= Rowley baronets of Hill House (1836) =

Baronetcy

Escutcheon of the Rowley baronets of Hill House (1836)

The Rowley baronetcy, of Hill House in the County of Berkshire, was created in the Baronetage of the United Kingdom on 21 March 1836 for the naval commander Admiral Charles Rowley. He was the fourth son of the 1st Baronet of the 1786 creation.

The 7th Baronet established his claim to the 1786 baronetcy in 2002. The 8th Baronet, Sir Richard Rowley, is a member of the executive committee of the Standing Council of the Baronetage.

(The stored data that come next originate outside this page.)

<file path="config.mk">
export PLATFORM = sky130hd
export DESIGN_NAME = fetch_unit
export DESIGN_NICKNAME = d
export VERILOG_FILES = /design/src/rtl/fetch_unit.sv
export SDC_FILE = /design/constraint.sdc
export NUM_CORES = 1
export LEC_CHECK = 0
export ABC_AREA = 1
export ABC_CLOCK_PERIOD_IN_PS = 1400
export CAP_MARGIN = 15
export CORE_ASPECT_RATIO = 1.4
export CORE_UTILIZATION = 30
export DETAILED_ROUTE_END_ITERATION = 10
export DONT_BUFFER_PORTS = 1
export PLACE_DENSITY = 0.44
export REMOVE_ABC_BUFFERS = 1
export SETUP_SLACK_MARGIN = 0.05
export SLEW_MARGIN = 10
export SYNTH_ARGS = -nofsm -noshare
export SYNTH_HDL_FRONTEND = slang
export SYNTH_SLANG_ARGS = --single-unit
</file>
<file path="constraint.sdc">
create_clock -name i_clk -period 1.4 [get_ports i_clk]
set_input_delay 0.14 -clock i_clk [delete_from_list [all_inputs] [get_ports i_clk]]
set_output_delay 0.14 -clock i_clk [all_outputs]
set_load 0.02 [all_outputs]
</file>
File: src/rtl/lcm_pkg.sv
// Shared definitions for the LCM unit: default width, step-counter width, FSM states.
package lcm_pkg;

    localparam int unsigned LCM_WIDTH  = 16;
    localparam int unsigned LCM_STEP_W = $clog2(LCM_WIDTH);

    typedef enum logic [1:0] {
        IDLE = 2'd0,
        DIV  = 2'd1,
        MUL  = 2'd2,
        DONE = 2'd3
    } lcm_state_t;

    // Width of a counter that walks 0..w-1 (at least one bit).
    function automatic int unsigned step_width(input int unsigned w);
        return (w > 1) ? $clog2(w) : 1;
    endfunction

endpackage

==Rowley baronets, of Hill House (1836)==
- Admiral Sir Charles Rowley, GCH, GCB, 1st Baronet (1770–1845), youngest son of Joshua Rowley, the 1st Baronet Rowley of Tendring Hall.
- Sir Charles Rowley, 2nd Baronet (1801–1884)
- Sir George Charles Erskine Rowley, 3rd Baronet (1844–1922)
- Sir George Charles Augustus Rowley, 4th Baronet (1869–1924)
- Sir George William Rowley, 5th Baronet (1896–1953)
- Sir William Joshua Rowley, 6th Baronet (1891–1971)
- Sir Charles Robert Rowley, 7th Baronet, 8th Baronet (1926–2008) (succeeded as eighth Baronet of Tendring Hall in 1997)
- Sir Richard Charles Rowley, 8th Baronet, 9th Baronet (born 1959)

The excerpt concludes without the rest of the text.